Go through the lines below and transcribe each one exactly.

Saved data entries:
----
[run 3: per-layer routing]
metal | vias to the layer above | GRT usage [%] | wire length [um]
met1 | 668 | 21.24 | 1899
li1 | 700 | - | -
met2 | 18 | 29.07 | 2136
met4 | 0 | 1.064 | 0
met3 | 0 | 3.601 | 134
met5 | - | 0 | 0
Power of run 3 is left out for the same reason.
----
■ Written solution
[run 3: per-layer routing]
metal | vias to the layer above | GRT usage [%] | wire length [um]
met1 | 668 | 21.24 | 1899
li1 | 700 | - | -
met2 | 18 | 29.07 | 2136
met4 | 0 | 1.064 | 0
met3 | 0 | 3.601 | 134
met5 | - | 0 | 0
Power of run 3 is left out for the same reason.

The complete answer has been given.